Myogenic and cortical evoked potentials vary as a function of stimulus pulse geometry delivered in the subthalamic nucleus of Parkinson's disease patients.

Introduction: The therapeutic efficacy of deep brain stimulation (DBS) of the subthalamic nucleus (STN) for Parkinson's disease (PD) may be limited for some patients by the presence of stimulation-related side effects. Such effects are most often attributed to electrical current spread beyond the target region. Prior computational modeling studies have suggested that changing the degree of asymmetry of the individual phases of the biphasic, stimulus pulse may allow for more selective activation of neural elements in the target region. To the extent that different neural elements contribute to the therapeutic vs. side-effect inducing effects of DBS, such improved selectivity may provide a new parameter for optimizing DBS to increase the therapeutic window. Methods: We investigated the effect of six different pulse geometries on cortical and myogenic evoked potentials in eight patients with PD whose leads were temporarily externalized following STN DBS implant surgery. DBS-cortical evoked potentials were quantified using peak to peak measurements and wavelets and myogenic potentials were quantified using RMS. Results: We found that the slope of the recruitment curves differed significantly as a function of pulse geometry for both the cortical- and myogenic responses. Notably, this effect was observed most frequently when stimulation was delivered using a monopolar, as opposed to a bipolar, configuration. Discussion: Manipulating pulse geometry results in differential physiological effects at both the cortical and neuromuscular level. Exploiting these differences may help to expand DBS' therapeutic window and support the potential for incorporating pulse geometry as an additional parameter for optimizing therapeutic benefit.

The impact of pulse timing on cortical and subthalamic nucleus deep brain stimulation evoked potentials.

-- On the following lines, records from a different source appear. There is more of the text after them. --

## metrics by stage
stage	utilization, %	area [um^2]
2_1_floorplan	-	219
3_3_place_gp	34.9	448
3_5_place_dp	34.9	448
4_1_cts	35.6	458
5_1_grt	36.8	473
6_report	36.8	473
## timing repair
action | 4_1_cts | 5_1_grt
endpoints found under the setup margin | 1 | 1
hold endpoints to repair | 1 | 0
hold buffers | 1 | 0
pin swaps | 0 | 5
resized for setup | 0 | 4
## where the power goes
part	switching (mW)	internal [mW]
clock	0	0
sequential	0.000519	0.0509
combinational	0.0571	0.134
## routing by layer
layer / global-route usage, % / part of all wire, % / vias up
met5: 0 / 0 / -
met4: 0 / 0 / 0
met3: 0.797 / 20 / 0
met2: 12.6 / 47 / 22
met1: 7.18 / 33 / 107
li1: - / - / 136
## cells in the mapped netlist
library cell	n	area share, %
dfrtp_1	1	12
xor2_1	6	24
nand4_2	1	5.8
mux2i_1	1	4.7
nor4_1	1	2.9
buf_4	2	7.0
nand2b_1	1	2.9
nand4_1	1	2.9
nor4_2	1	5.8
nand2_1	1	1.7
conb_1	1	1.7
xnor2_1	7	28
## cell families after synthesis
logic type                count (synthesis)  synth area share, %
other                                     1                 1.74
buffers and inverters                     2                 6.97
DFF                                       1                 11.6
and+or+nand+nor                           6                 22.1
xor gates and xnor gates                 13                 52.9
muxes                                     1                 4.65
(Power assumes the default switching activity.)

The impact of pulse timing is an important factor in our understanding of how to effectively modulate the basal ganglia thalamocortical (BGTC) circuit. Single pulse low-frequency DBS-evoked potentials generated through electrical stimulation of the subthalamic nucleus (STN) provide insight into circuit activation, but how the long-latency components change as a function of pulse timing is not well-understood. We investigated how timing between stimulation pulses delivered in the STN region influence the neural activity in the STN and cortex. DBS leads implanted in the STN of five patients with Parkinson's disease were temporarily externalized, allowing for the delivery of paired pulses with inter-pulse intervals (IPIs) ranging from 0.2 to 10 ms. Neural activation was measured through local field potential (LFP) recordings from the DBS lead and scalp EEG. DBS-evoked potentials were computed using contacts positioned in dorsolateral STN as determined through co-registered post-operative imaging. We quantified the degree to which distinct IPIs influenced the amplitude of evoked responses across frequencies and time using the wavelet transform and power spectral density curves. The beta frequency content of the DBS evoked responses in the STN and scalp EEG increased as a function of pulse-interval timing. Pulse intervals <1.0 ms apart were associated with minimal to no change in the evoked response. IPIs from 1.5 to 3.0 ms yielded a significant increase in the evoked response, while those >4 ms produced modest, but non-significant growth. Beta frequency activity in the scalp EEG and STN LFP response was maximal when IPIs were between 1.5 and 4.0 ms. These results demonstrate that long-latency components of DBS-evoked responses are pre-dominantly in the beta frequency range and that pulse interval timing impacts the level of BGTC circuit activation.